Ensuite, AlphaQubit affine ses capacités à partir de données réelles issues de processeurs quantiques comme Sycamore, la machine développée par Google. Cette seconde phase est essentielle : elle lui apprend à gérer des scénarios complexes, par exemple quand certains qubits « fuient » vers des états imprévus ou que des interférences perturbent leurs interactions.
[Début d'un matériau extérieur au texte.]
==> config.mk <==
export PLATFORM = sky130hd
export DESIGN_NAME = audio_dma_timer
export DESIGN_NICKNAME = d
export VERILOG_FILES = /design/src/hw/audio_dma_timer_pkg.sv /design/src/hw/count_if.sv /design/src/hw/count_channel.sv /design/src/hw/time_base_gen.sv /design/src/hw/audio_dma_timer.sv
export VERILOG_INCLUDE_DIRS = /design/src /design/src/hw
export SDC_FILE = /design/constraint.sdc
export NUM_CORES = 1
export LEC_CHECK = 0
export ABC_AREA = 1
export ABC_CLOCK_PERIOD_IN_PS = 4570
export BUFFER_PORTS_ARGS = -buffer_cell sky130_fd_sc_hd__buf_2
export CAP_MARGIN = 20
export CORE_ASPECT_RATIO = 2
export CORE_MARGIN = 2
export CORE_UTILIZATION = 45
export CTS_CLUSTER_DIAMETER = 80
export CTS_CLUSTER_SIZE = 28
export DETAILED_ROUTE_END_ITERATION = 7
export HOLD_SLACK_MARGIN = 0.1
export SETUP_SLACK_MARGIN = 0.15
export SYNTH_ARGS = -nofsm -noshare
export SYNTH_HDL_FRONTEND = slang
export SYNTH_HIERARCHICAL = 1
export SYNTH_SLANG_ARGS = --single-unit
export TNS_END_PERCENT = 1
==> constraint.sdc <==
create_clock -name clk_in -period 4.57 [get_ports clk_in]
set_input_delay 0.2285 -clock clk_in [delete_from_list [all_inputs] [get_ports clk_in]]
set_output_delay 0.2285 -clock clk_in [all_outputs]
set_load 0.005 [all_outputs]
En clair, en combinant des données simulées et réelles, AlphaQubit offre une flexibilité inédite dans la correction des erreurs quantiques, même dans des conditions particulièrement instables ou bruitées, ce qui en fait un dispositif clé pour rendre les calculs quantiques plus fiables et utilisables dans des applications pratiques.
Des résultats prometteurs
AlphaQubit a été testé sur des environnements simulés utilisant des codes de surface atteignant une « distance de code » de 11. Cette mesure, essentielle en informatique quantique, reflète la capacité du système à tolérer les erreurs : plus la distance est élevée, plus il devient possible de corriger des erreurs complexes. En revanche, une distance plus grande nécessite également davantage de qubits physiques (jusqu’à 241 pour une distance de 11), et accroît donc la complexité des processus de correction.
Résultat : le décodeur de Google est parvenu à maintenir une précision constante, même sur ces configurations avancées, où les interactions entre qubits et le volume de données à analyser rendent la correction nettement plus exigeante. Une avancée majeure qui pourrait ouvrir la voie à des systèmes plus vastes, tout en préservant l’intégrité des calculs logiques.
Autre point important : même après 100 000 cycles de correction - étapes répétées pour identifier les erreurs de calcul résiduelles -, toujours en environnement simulé, AlphaQubit a maintenu des performances stables, alors même qu’habituellement, dans un environnement quantique, chaque cycle supplémentaire augmente les risques d’erreurs cumulées. En bref, grâce à cette capacité à maintenir des corrections fiables sur la durée, le décodeur de Google pourrait révolutionner les calculs complexes et prolongés, à l’image de ceux nécessaires en chimie moléculaire ou en optimisation industrielle.
Un outil encore en développement
Malgré ses avancées, AlphaQubit n’est pas encore prêt pour une utilisation à grande échelle. Pour le moment, il doit encore gagner en vitesse d’exécution pour espérer corriger les erreurs en temps réel, critère essentiel à la résolution de calculs quantiques complexes pour éviter que les erreurs ne s’accumulent. Google a confirmé travailler sur plusieurs pistes d’optimisation, impliquant notamment d’alléger le modèle d’IA utilisé et de l’intégrer à des systèmes matériels spécifiquement conçus pour ce type de correction.
Autre obstacle à surmonter : les applications concrètes. Des domaines comme la cryptographie ou la simulation moléculaire nécessiteront des qubits logiques encore plus stables et des codes de surface capables de gérer des distances de code bien supérieures à 11. Un défi de taille pour AlphaQubit, qui doit encore prouver sa capacité à évoluer et à gérer des exigences croissantes sans compromettre ses performances.